### REQUIRED WORK
From the line containing "set_output_delay 3 -clock clk [all_outputs]" through the last line of the entries, set down every line exactly and add nothing.

Stored data entries:

○ ○ ○ ○

$ cat config.mk
export PLATFORM = sky130hd
export DESIGN_NAME = mult_div_unit
export DESIGN_NICKNAME = d
export VERILOG_FILES = /design/src/rtl/mult_div_unit.sv
export SDC_FILE = /design/constraint.sdc
export NUM_CORES = 1
export LEC_CHECK = 0
export ABC_AREA = 1
export CORE_UTILIZATION = 40
export DETAILED_ROUTE_END_ITERATION = 10
export MAX_ROUTING_LAYER = met4
export PLACE_DENSITY = 0.59
export SYNTH_ARGS = -nofsm -noshare
export SYNTH_HDL_FRONTEND = slang
export SYNTH_SLANG_ARGS = --single-unit
$ cat constraint.sdc
create_clock -name clk -period 15 [get_ports clk]
set_clock_uncertainty 0.1 [all_clocks]
set_input_delay 3 -clock clk [delete_from_list [all_inputs] [get_ports clk]]
set_output_delay 3 -clock clk [all_outputs]
set_load 0.05 [all_outputs]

○ ○ ○ ○

### RESPONSE
set_output_delay 3 -clock clk [all_outputs]
set_load 0.05 [all_outputs]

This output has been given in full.